Learn statistics and data science algorithms:

You must be comfortable with the statistics, since statistics are implemented to solve business problems in daily life. You should also become familiar with data science algorithms., since they are useful. At the same time, solve any business problem or implement its use in any project based on data science.

You should also have a clearer understanding of the difference between classification problems., regression and grouping, since with this you can create a data science model separately. Depending on the type of problem you encounter, knowledge of these three machine learning techniques is extremely helpful.

Even if you don't like statistics, you have yet to learn statistics to advance your data science journey. I was never a fan of statistics, despite this, I found that without them I would not be able to understand advanced concepts. Statistical methods have been used primarily to ensure that the data collected by you has been correctly interpreted.. Principally, statistical analysis helps find the meaning of meaningless numbers in the data.

Over time, I started to enjoy learning statistics for data science. Here's what you need to learn for data science:

  • Statistics and probability theory
  • Probability distributions
  • Hypothesis testing
  • Statistical modeling and fitting
  • Machine learning
  • Regression analysis
  • Bayesian thinking and modeling

There are many sources to learn Statistics from. I recommend learning the concepts of Udacity and Khan Academy. If you find it boring, Stats Quest Youtube channel is a fun way to learn statistics. If you are already enrolled in a course, religiously follow your curriculum for a better understanding.

Build a curriculum / structure to learn:

Learning without thinking may produce little or no results, since there is no external motivating factor to keep you going. If you plan to transition your career, if you are already familiar with data science and machine learning, be sure to plan your study in advance. It is essential to create a course plan and stick with it until you complete it.

If you plan to start your data science journey from scratch, you must enroll in a trusted course and follow its guidelines. Even though there are a plethora of courses out there, Companies like DataPeaker have launched an interesting line of courses that also give a guarantee of work if you follow their plan and program diligently.. It's a great way to stay motivated and complete your data science journey..

Stick to a particular plan and don't forget to review and learn new concepts daily.

Join communities and groups:

There are many free online groups in data science, where you can get many resources and online help. Once you are comfortable with coding and implementing concepts, don't forget to share your doubts and concerns if you get stuck.
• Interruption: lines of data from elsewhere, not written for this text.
$ cat src/hdl/fpmul_pkg.sv
`default_nettype none

package fpmul_pkg;

    typedef logic [63:0]         fp64_t;    // binary64 word
    typedef logic [52:0]         mant_t;    // hidden bit + fraction
    typedef logic [105:0]        prod_t;    // full mantissa product
    typedef logic [6:0]          lead_t;    // leading zeros of a product
    typedef logic signed [12:0]  expsum_t;  // exponent before normalization
    typedef logic [1:0]          spec_t;    // special result class

    // sequencing of one operation
    typedef enum logic [2:0] {
        IDLE,
        CLASSIFY,
        MULTIPLY,
        PACK,
        DONE
    } ctrl_state_t;

    localparam int EXP_BIAS = 1023;
    localparam int EXP_MAX  = 2047;

    localparam fp64_t QNAN = 64'h7ff8_0000_0000_0000;  // canonical quiet nan

    localparam int MUL_STEPS = 14;  // nibbles of the padded 56-bit b
    localparam int MUL_DELAY = 16;  // ena to rdy

    localparam spec_t SPEC_NONE = 2'd0;
    localparam spec_t SPEC_ZERO = 2'd1;
    localparam spec_t SPEC_INF  = 2'd2;
    localparam spec_t SPEC_NAN  = 2'd3;

endpackage : fpmul_pkg

`default_nettype wire
$ cat src/hdl/fpmul_ifs.sv
`timescale 1ns/1ps
`default_nettype none

// mantissa multiplier bus
interface mul_if;
    logic              ena;      // start pulse from the fsm
    fpmul_pkg::mant_t  a;
    fpmul_pkg::mant_t  b;
    fpmul_pkg::prod_t  product;
    fpmul_pkg::lead_t  lead;
    logic              rdy;      // product and lead valid

    modport ctrl (output ena, input rdy);
    modport src  (output a, b);
    modport unit (input ena, a, b, output product, lead, rdy);
    modport sink (input product, lead);
endinterface : mul_if
==> src/design/icCachePkg.sv <==
package icCachePkg;

	// Cache geometry
	localparam int bankCount = 64;      // Entries per bank
	localparam int blkOffBits = 4;      // 16-byte blocks

	// Address and data widths
	typedef logic [47:0] addrT;         // Virtual PC
	typedef logic [43:0] blkAddrT;      // PC without the byte offset
	typedef logic [5:0] idxT;           // Block address bits 6..1
	typedef logic [127:0] blkDataT;
	typedef logic [95:0] windowT;       // Up to six 16-bit words
	typedef logic [2:0] stepT;          // In 16-bit words

	// Read request into one bank
	typedef struct packed
	{
		idxT idx;
		blkAddrT tag;
	} icBankReq;

	// Fill store into one bank
	typedef struct packed
	{
		logic strobe;
		idxT idx;
		blkAddrT tag;
		blkDataT data;
	} icFillWrite;

endpackage
==> src/design/icMemBusPkg.sv <==
package icMemBusPkg;

	typedef logic [4:0] opmT;
	typedef logic [1:0] okT;

	// Operation codes towards memory
	localparam opmT opmReady = 5'h00;   // Idle
	localparam opmT opmRdTile = 5'h07;  // Read one 16-byte block
	localparam opmT opmFlushIs = 5'h18; // Invalidate the I-cache

	// Response codes from memory
	localparam okT okReady = 2'b00;
	localparam okT okOk = 2'b01;
	localparam okT okHold = 2'b10;
	localparam okT okFault = 2'b11;     // Never raised by this cache

	// Request on the code bus
	typedef struct packed
	{
		opmT opm;
		icCachePkg::addrT addr;
	} icMemReq;

endpackage

==> src/design/icFetchStage.sv <==
`timescale 1ns/1ns

module icFetchStage (
	input  logic clock,
	input  logic rstN,
	input  icCachePkg::addrT regInPc,
	input  logic icInPcHold,
	input  icMemBusPkg::opmT icInPcOpm,
	output icCachePkg::addrT inAddr,
	output icCachePkg::icBankReq reqA,
	output icCachePkg::icBankReq reqB,
	output logic flushPulse
);

	icCachePkg::addrT nextPc;
	icCachePkg::blkAddrT pcBlk;
	icCachePkg::blkAddrT nextBlk;
	icCachePkg::blkAddrT evenBlk;
	icCachePkg::blkAddrT oddBlk;
	icMemBusPkg::opmT opmQ1;
	icMemBusPkg::opmT opmQ2;
	logic resetFlush;   // One flush right after reset

	always_comb
	begin
		nextPc = icInPcHold ? inAddr : regInPc;
		pcBlk = nextPc[47:icCachePkg::blkOffBits];
		nextBlk = pcBlk + icCachePkg::blkAddrT'(1);

		// Bit 4 is the block parity, so it picks the bank holding the PC
		if (nextPc[4])
		begin
			oddBlk = pcBlk;
			evenBlk = nextBlk;
		end
		else
		begin
			evenBlk = pcBlk;
			oddBlk = nextBlk;
		end

		reqA.idx = evenBlk[6:1];
		reqA.tag = evenBlk;
		reqB.idx = oddBlk[6:1];
		reqB.tag = oddBlk;
	end

	always_ff @(posedge clock)
	begin
		if (!rstN)
		begin
			inAddr <= '0;
			opmQ1 <= icMemBusPkg::opmReady;
			opmQ2 <= icMemBusPkg::opmReady;
			resetFlush <= 1'b1;
		end
		else
		begin
			inAddr <= nextPc;
			opmQ1 <= icInPcOpm;
			opmQ2 <= opmQ1;
			resetFlush <= 1'b0;
		end
	end

	// Rising edge of a FLUSHIS run
	assign flushPulse = resetFlush ||
		((opmQ1 == icMemBusPkg::opmFlushIs) && (opmQ2 != icMemBusPkg::opmFlushIs));

endmodule

==> config.mk <==
export PLATFORM = sky130hd
export DESIGN_NAME = icFetchStage
export DESIGN_NICKNAME = d
export VERILOG_FILES = /design/src/design/icCachePkg.sv /design/src/design/icMemBusPkg.sv /design/src/design/icFetchStage.sv
export SDC_FILE = /design/constraint.sdc
export NUM_CORES = 1
export LEC_CHECK = 0
export BUFFER_PORTS_ARGS = -buffer_cell sky130_fd_sc_hd__buf_2
export CAP_MARGIN = 5
export CORE_ASPECT_RATIO = 1.4
export CORE_MARGIN = 2
export CORE_UTILIZATION = 44
export CTS_CLUSTER_SIZE = 20
export DETAILED_ROUTE_END_ITERATION = 10
export GPL_TIMING_DRIVEN = 1
export PLACE_DENSITY = 0.78
export SLEW_MARGIN = 0
export SYNTH_ARGS = -nofsm -noshare
export SYNTH_HDL_FRONTEND = slang
export SYNTH_SLANG_ARGS = --single-unit
==> constraint.sdc <==
create_clock -name clock -period 3.99 [get_ports clock]
set_input_delay 0.1995 -clock clock [delete_from_list [all_inputs] [get_ports clock]]
set_output_delay 0.1995 -clock clock [all_outputs]
set_load 0.05 [all_outputs]
Word-level counts from Yosys, hierarchy flattened --
Index checks and enable logic that the tools add are counted.
Storage, ports and cells: input bits 56, output and inout bits 149, register bits after elaboration 59, word-level logic and storage cells 14
Operators by class: muxes and demuxes 4, $add $sub $neg 1, equality and inequality tests 2, reduce and logical (&&, ||, !) cells 2
Operators with widths (count):
- $mux 44 | 2
- $mux 48 | 1
- $add 44x1->44 const B | 1
- $eq 5x5->1 const B | 1
- $ne 5x5->1 const B | 1
- $logic_and 1x1->1 | 1
- $logic_or 1x1->1 | 1
- $mux 1 | 1

Logic depth before layout (Yosys ltp) --
depth after elaboration 3, mapped depth 12, depth with buffers taken out 8

Least setup slack after synthesis --
Ideal clock, no wire load.
path kind input port to output port, from input icInPcHold, to output reqB[49] (netlist name), path buffers 5, stages on the path 12, setup slack 412 ps, arrival time 3378 ps, required time 3790 ps, path through buf_2 -> buf_2 -> buf_2 -> buf_1 -> mux2_2 -> ha_1 -> inv_1 -> a211oi_2 -> and2_1 -> nand2_1 -> xor2_1 -> buf_4
RTL lines:
- from (decl) | RTL line icFetchStage.sv:7 | input logic icInPcHold,
- to (decl) | RTL line icFetchStage.sv:11 | output icCachePkg::icBankReq reqB,

==> run metrics <==
Fin Setup TNS=0 ps; hold_ws=75.5 ps; Top delay family on crit path=buffers and inverters; Distinct cells, synth=42; top-level I/O count=between 200 and 250; Worst-path clk slew=approximately 60 ps; critical hold path startpoint=icInPcOpm[1]; Via Count=4179; post-CTS sizing=0; worst hold path type=primary input to flop; commonest non-fill, non-tap cells in the layout=buf_2 (201), nor2_1 (61), dfxtp_1 (59); critical path required time=about 3800 ps; Synth Area in Adders=0.319%; Core Region=0.00861 mm2; largest net degree at the start of global routing=57; hold depth=2; critical-path cell list=buf_4 -> buf_12 -> nand3_1 -> a22oi_1 -> nand3_1 -> a2111oi_4 -> xnor2_1 -> buf_2; post-synthesis compound-gate area fraction=7.70%; CP Max Fanout=56; row count=40; pre-CTS setup slack=744 ps; CTS tree=done; vias in the first global route=4087; Post-synth top flop=dfxtp_1; die width=approximately 84 um; Max Cap Viol=0; main combinational cell family by area after synthesis=simple AND/OR/NAND/NOR gates; first-pass GRT wire length=19300 um; CTS sink cnt=59; # setup viols final=0; DRC viols=0; layout cells sized above 1=35.0%; Clock Tree Buf Depth=2; hold endpoint=opmQ1[1]; Antenna Cells=0; Worst setup EP type=primary output; number of vias per cell=between 5 and 6; Synth Area in XOR/XNOR=14.1%; Final nets=718; Critical R2R Launch=inAddr[40]; path depth of the worst reg2reg path=2; Hold-fix buffers, CTS=0; Crit Path Class=primary input to primary output; CP bufs+invs=3; Clock Root Buffer=clkbuf_16; Post-synth EDFFs=0; clock skew=3.71 ps; DR pass1 iterations=5; post-synthesis mux area share=between 10% and 20%; WL/cell=16.1 um; GRT Overall Usage=between 20% and 30%; Simple-Gate Fraction of Synth Area=28.3%; Final Hold Vio Count=0; sequential area share after synthesis=30.2%; Die Ht=116 um; RSZ-0062 raised after global routing=no; Cells after Synth=478; Crit-path slowest cell=nand3_1; Initial Utilization=45.5%; Synth Warn #=0; final max-slew violation count=0; CTS HTree Levels=3; Tot Pwr=0.00226 W; WL final=12400 um; Post-DRT Antenna Nets=0; DP HPWL=9650 um; Rel. slew slack=49.6%; CP max stage delay=560 ps; initial antenna violation count=0; final period utilization=82.0%; Least-Margin Pin Slew=756 ps; gr ovfl total=0; pwr/cell area=432 mW/mm2; Avg Synthesized Cell Area=8.19 um2; DRC marker count from the first detailed-route iteration=241; die area=0.00968 mm2; cell repeated most along the worst path=nand3_1; Pleak=2.44 nW; Area growth syn-to-layout=33.4%; CP Launch Type=primary input; flop2flop setup slack=3000 ps; fin crit period=roughly 3300 ps; post-synthesis instance area=0.00392 mm2; clock latency at the later pin of the worst-skew pair=between 300 and 400 ps; async set-or-reset flop fraction in the synthesized netlist=0%; Max VDD drop=~0.29 mV; status=finished clean; Util after Layout=60.7%; syn_nets=535; reg-to-reg endpoint=inAddr[40]; Yosys reg bits=59; most common cell after layout, fill and taps aside=buf_2; Worst Path Arrival=3070 ps; setup bufs post-CTS=0; GPL Wtd Cong=approximately 0.84; total CTS buffers=9; setup ws final=720 ps; Port Buf Inserts=202; Fmax=0.306 GHz
## power breakdown
| part | switching (W) | internal [W] | total, W |
|---|---|---|---|
| Sequential | 0.0000282 | 0.000624 | 0.000652 |
| Clock | 0.000295 | 0.000550 | 0.000845 |
| Combinational | 0.000584 | 0.000174 | 0.000758 |
| Total | 0.000907 | 0.00135 | 0.00226 |
## cell families after synthesis
family | after synthesis
xor gates and xnor gates | 63
muxes | 43
and+or+nand+nor | 212
DFF | 59
AOI/OAI and AO/OA | 38
other | 2
adders and majority gates | 1
buffers and inverters | 60
## cell usage after synthesis (all sizes together) (3+ instances only)
cell type | n | area [um2]
xnor2 | 50 | 438
xor2 | 13 | 114
buf | 29 | 191
a222oi | 3 | 30.0
nand2 | 28 | 105
nor2b | 4 | 25.0
nor2 | 61 | 229
nor3 | 18 | 90.1
nand4b | 4 | 35.0
and2 | 14 | 87.6
nand4 | 14 | 93.8
a22oi | 9 | 67.6
mux2i | 42 | 433
a21oi | 8 | 40.0
nand3b | 18 | 148
o21ai | 5 | 25.0
a32o | 4 | 40.0
clkbuf | 6 | 22.5
inv | 25 | 93.8
a211oi | 4 | 40.0
dfxtp | 59 | 1180
nand3 | 34 | 175
nor4 | 14 | 100
## worst reg2reg max path: cells and delay by family (launching register included)
family | cells | cell delay [ps]
and+or+nand+nor | 1 | 80
muxes | 1 | 450
DFF | 1 | 320
## stage by stage
stage               area, um2  std cells
floorplan                3920        478
global placement         4900        755
detailed placement       4900        755
CTS                      5220        771
global route             5220        771
finish                   5220        771
## sequential cells by signal (all words and copies together), names as in the netlist
| signal | count |
|---|---|
| opmQ1 | 5 |
| resetFlush | 1 |
| inAddr | 48 |
| opmQ2 | 5 |
## worst max-delay path by stage
stage,slack [ps],end,cells after the start,startpoint
detailed placement,740,reqA[35],8,icInPcHold
CTS,770,reqA[35],8,icInPcHold
global placement,860,reqA[35],8,icInPcHold
floorplan,410,reqB[49],12,icInPcHold
global route,560,reqB[40],10,inAddr[4]
finish,720,reqA[35],8,icInPcHold
## layer usage
layer,track usage (%),vias to the layer above,part of all wire (%)
li1,-,2011,-
met1,27.5,1964,38
met2,45.2,183,53
met3,6.13,21,6.4
met4,10.3,0,2.1
met5,0,-,0
## area by class of cell
cell class              count  area (um2)
flip-flops and latches     59        1180
well taps                 105         131
multi-input cells         359        2430
repair buffers            207        1060
inverters                  25        93.8
clock buffers               9         225
clock inverters             7         101
fillers                   811        3380
Note: power is estimated with default switching activity, not from simulation.
**config.mk**
```make
export PLATFORM = sky130hd
export DESIGN_NAME = icWindowAlign
export DESIGN_NICKNAME = d
export VERILOG_FILES = /design/src/design/icCachePkg.sv /design/src/design/icMemBusPkg.sv /design/src/design/icWindowAlign.sv
export SDC_FILE = /design/constraint.sdc
export NUM_CORES = 1
export LEC_CHECK = 0
export BUFFER_PORTS_ARGS = -buffer_cell sky130_fd_sc_hd__buf_2
export CORE_AREA = 4 4 226 228
export DETAILED_ROUTE_END_ITERATION = 7
export DIE_AREA = 0 0 230 232
export GPL_TIMING_DRIVEN = 0
export SYNTH_ARGS = -nofsm -noshare
export SYNTH_HDL_FRONTEND = slang
export SYNTH_SLANG_ARGS = --single-unit
```
**constraint.sdc**
```tcl
create_clock -name vclk -period 2.9
set_input_delay 0.58 -clock vclk [all_inputs]
set_output_delay 0.58 -clock vclk [all_outputs]
set_load 0.005 [all_outputs]
```
**src/design/icCachePkg.sv**
```systemverilog
package icCachePkg;

	// Cache geometry
	localparam int bankCount = 64;      // Entries per bank
	localparam int blkOffBits = 4;      // 16-byte blocks

	// Address and data widths
	typedef logic [47:0] addrT;         // Virtual PC
	typedef logic [43:0] blkAddrT;      // PC without the byte offset
	typedef logic [5:0] idxT;           // Block address bits 6..1
	typedef logic [127:0] blkDataT;
	typedef logic [95:0] windowT;       // Up to six 16-bit words
	typedef logic [2:0] stepT;          // In 16-bit words

	// Read request into one bank
	typedef struct packed
	{
		idxT idx;
		blkAddrT tag;
	} icBankReq;

	// Fill store into one bank
	typedef struct packed
	{
		logic strobe;
		idxT idx;
		blkAddrT tag;
		blkDataT data;
	} icFillWrite;

endpackage
```
**src/design/icMemBusPkg.sv**
```systemverilog
package icMemBusPkg;

	typedef logic [4:0] opmT;
	typedef logic [1:0] okT;

	// Operation codes towards memory
	localparam opmT opmReady = 5'h00;   // Idle
	localparam opmT opmRdTile = 5'h07;  // Read one 16-byte block
	localparam opmT opmFlushIs = 5'h18; // Invalidate the I-cache

	// Response codes from memory
	localparam okT okReady = 2'b00;
	localparam okT okOk = 2'b01;
	localparam okT okHold = 2'b10;
	localparam okT okFault = 2'b11;     // Never raised by this cache

	// Request on the code bus
	typedef struct packed
	{
		opmT opm;
		icCachePkg::addrT addr;
	} icMemReq;

endpackage

```
**src/design/icWindowAlign.sv**
```systemverilog
`timescale 1ns/1ns

module icWindowAlign (
	input  icCachePkg::addrT inAddr,
	input  icCachePkg::blkAddrT reqTagA,
	input  icCachePkg::blkAddrT reqTagB,
	input  icCachePkg::blkDataT blkDataA,
	input  icCachePkg::blkDataT blkDataB,
	input  icCachePkg::blkAddrT blkTagA,
	input  icCachePkg::blkAddrT blkTagB,
	input  logic validA,
	input  logic validB,
	input  logic icInPcWxe,
	output logic missA,
	output logic missB,
	output icCachePkg::windowT regOutPcVal,
	output icCachePkg::stepT regOutPcStep,
	output icMemBusPkg::okT regOutPcOK
);

	logic [159:0] joined;   // Ten words starting at PC bits 4..3
	logic [1:0] infoA;      // First op
	logic [1:0] infoB;      // Op two words later

	// Returns {wex, twoWord} for the high byte of one 16-bit word
	function automatic logic [1:0] decodeOp(input logic [7:0] hiByte);
		logic twoWord;
		logic wex;
		twoWord = (hiByte[7:5] == 3'b111);    // E0..FF
		casez (hiByte)
			8'b1110_1?1?: wex = 1'b1;       // EA/EB, EE/EF
			8'b1111_?1??: wex = 1'b1;       // F4..F7, FC..FF
			default: wex = 1'b0;
		endcase
		return {wex, twoWord};
	endfunction

	always_comb
	begin
		missA = (blkTagA != reqTagA) || !validA;
		missB = (blkTagB != reqTagB) || !validB;

		case (inAddr[4:3])
			2'b00: joined = {blkDataB[31:0], blkDataA};
			2'b01: joined = {blkDataB[95:0], blkDataA[127:64]};
			2'b10: joined = {blkDataA[31:0], blkDataB};
			default: joined = {blkDataA[95:0], blkDataB[127:64]};
		endcase

		regOutPcVal = joined[{inAddr[2:1], 4'b0000} +: 96];
	end

	always_comb
	begin
		infoA = decodeOp(regOutPcVal[15:8]);
		infoB = decodeOp(regOutPcVal[47:40]);

		// WEX bundle of two or three ops
		if (icInPcWxe && infoA[1])
			regOutPcStep = infoB[1] ? icCachePkg::stepT'(6) : icCachePkg::stepT'(4);
		else if (infoA[0])
			regOutPcStep = icCachePkg::stepT'(2);
		else
			regOutPcStep = icCachePkg::stepT'(1);

		regOutPcOK = (missA || missB) ? icMemBusPkg::okHold : icMemBusPkg::okOk;
	end

endmodule

```
After elaboration in Yosys (flattened, before gate mapping)
Cells that the tools add are included.
{"block": "totals", "n_memories": 0, "out_inout_bits": 103, "latch_bits": 0, "romBits": 0, "in_bits": 483, "register_bits": 0, "ram_bits": 0, "word_cells": 26}
{"block": "op_classes", "n_addsub": 0, "mux": 7, "order_cmp": 0, "multipliers": 0, "reduce_logical": 9, "bitwise_logic": 0, "shift": 1, "n_eq_ne": 9, "n_div": 0}
{"cell": "$pmux W160 S3", "count": 1}
{"cell": "$shiftx A160 B7 Y96", "count": 1}
{"cell": "$ne A44 B44 Y1", "count": 2}
{"cell": "$eq A6 B6 Y1 const B", "count": 2}
{"cell": "$eq A5 B5 Y1 const B", "count": 2}
{"cell": "$mux W2", "count": 3}
{"cell": "$reduce_or A2 Y1", "count": 2}
{"cell": "$eq A3 B3 Y1 const B", "count": 1}
{"cell": "$logic_or A1 B1 Y1", "count": 3}
{"cell": "$mux W3", "count": 1}
{"cell": "$eq A2 B1 Y1 const B", "count": 1}
{"cell": "$eq A2 B2 Y1 const B", "count": 1}
{"cell": "$logic_not A1 Y1", "count": 2}
{"cell": "$logic_not A2 Y1", "count": 1}
{"cell": "$mux W1", "count": 2}
{"cell": "$logic_and A1 B1 Y1", "count": 1}

Longest topological paths before layout
{"block": "depth", "ltp_word": 8, "mapped_depth": 10, "ltp_nobuf": 5}

Worst setup path after synthesis
No wires, ideal clock.
{"block": "synth_timing", "kind": "input -> output", "start": "input port inAddr[3]", "end": "output port regOutPcVal[65]", "path_stages": 6, "path_buffers": 4, "required_time_ns": 2.320, "arrival_time_ns": 2.357, "setup_slack_ns": -0.037, "path_cell_list": "buf_6 > buf_6 > buf_4 > buf_2 > mux4_2 > mux4_2"}
{"block": "synth_via", "elab_chain_cells": 3, "elab_cells_between_ends": 5, "cone_classes": "2 x eq/ne; 1 x shift; 1 x mux; 1 x reduce/logical"}
{"element": "start: declaration", "line": "icWindowAlign.sv:4", "text": "input icCachePkg::addrT inAddr,"}
{"element": "$eq A2 B2 Y1 (tied with other cells)", "line": "icWindowAlign.sv:43", "text": "case (inAddr[4:3])"}
{"element": "$pmux W160 S3 *", "line": "icWindowAlign.sv:43"}
{"element": "$shiftx A160 B7 Y96 *", "line": "icWindowAlign.sv:50", "text": "regOutPcVal = joined[{inAddr[2:1], 4'b0000} +: 96];"}
{"element": "end: declaration", "line": "icWindowAlign.sv:16", "text": "output icCachePkg::windowT regOutPcVal,"}
Mark *: on every way between the ends. The rest lies on a longest branch, timed or not.

Worst setup path in the final report
{"block": "layout_timing", "start": "input port inAddr[3]", "end": "output port regOutPcStep[1]"}
{"block": "layout_via", "elab_chain_cells": 8, "elab_cells_between_ends": 18, "cone_classes": "7 x eq/ne; 1 x shift; 6 x mux; 4 x reduce/logical"}
{"element": "$eq A2 B2 Y1 (tied with other cells)", "line": "icWindowAlign.sv:43"}
{"element": "$pmux W160 S3 *", "line": "icWindowAlign.sv:43"}
{"element": "$shiftx A160 B7 Y96 *", "line": "icWindowAlign.sv:50"}
{"element": "$eq A6 B6 Y1 or $eq A5 B5 Y1 (tied branches)", "line": "icWindowAlign.sv:30", "text": "casez (hiByte)"}
{"element": "$reduce_or A2 Y1 (no line)"}
{"element": "$mux W1", "line": "icWindowAlign.sv:30"}
{"element": "$mux W2 or $logic_and A1 B1 Y1 (tied branches)", "line": "icWindowAlign.sv:60, icWindowAlign.sv:59"}
{"element": "$mux W3 *", "line": "icWindowAlign.sv:59", "text": "if (icInPcWxe && infoA[1])"}
{"element": "end: declaration", "line": "icWindowAlign.sv:17", "text": "output icCachePkg::stepT regOutPcStep,"}
Marked as above.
The experts will always be there to support you and solve your problems.

Start reviewing projects and rebuilding them

Reviewing existing projects and checking your code from start to finish can bring a whole new perspective to your learning pace.. Simple theoretical knowledge is not enough; putting the same projects into practice live can accelerate your career very fast. To better understand, you can always start a project with a good amount of knowledge. As an example, I worked in the financial sector, so I decided to start with a trade hurdle that related to my area of ​​expertise. With my knowledge of the domain and my skills in data science, I was able to understand the constant concern the company faced. With my data science skills, knew exactly which model implementation could produce results.

Good, this is how i started my journey. I am very happy with the progress I made, and I have seen my peers who have worked towards their passion for data science and have successfully turned their career into data science.

About me:

Hello there, I am Ananya and I am a passionate blogger and business analyst. My data science journey has just begun and I'm enjoying every part. I can work on two of my best domains: data science and e-commerce, and i can't be prouder of it.

The media shown in this post is not the property of DataPeaker and is used at the author's discretion.

Subscribe to our Newsletter

We will not send you SPAM mail. We hate it as much as you.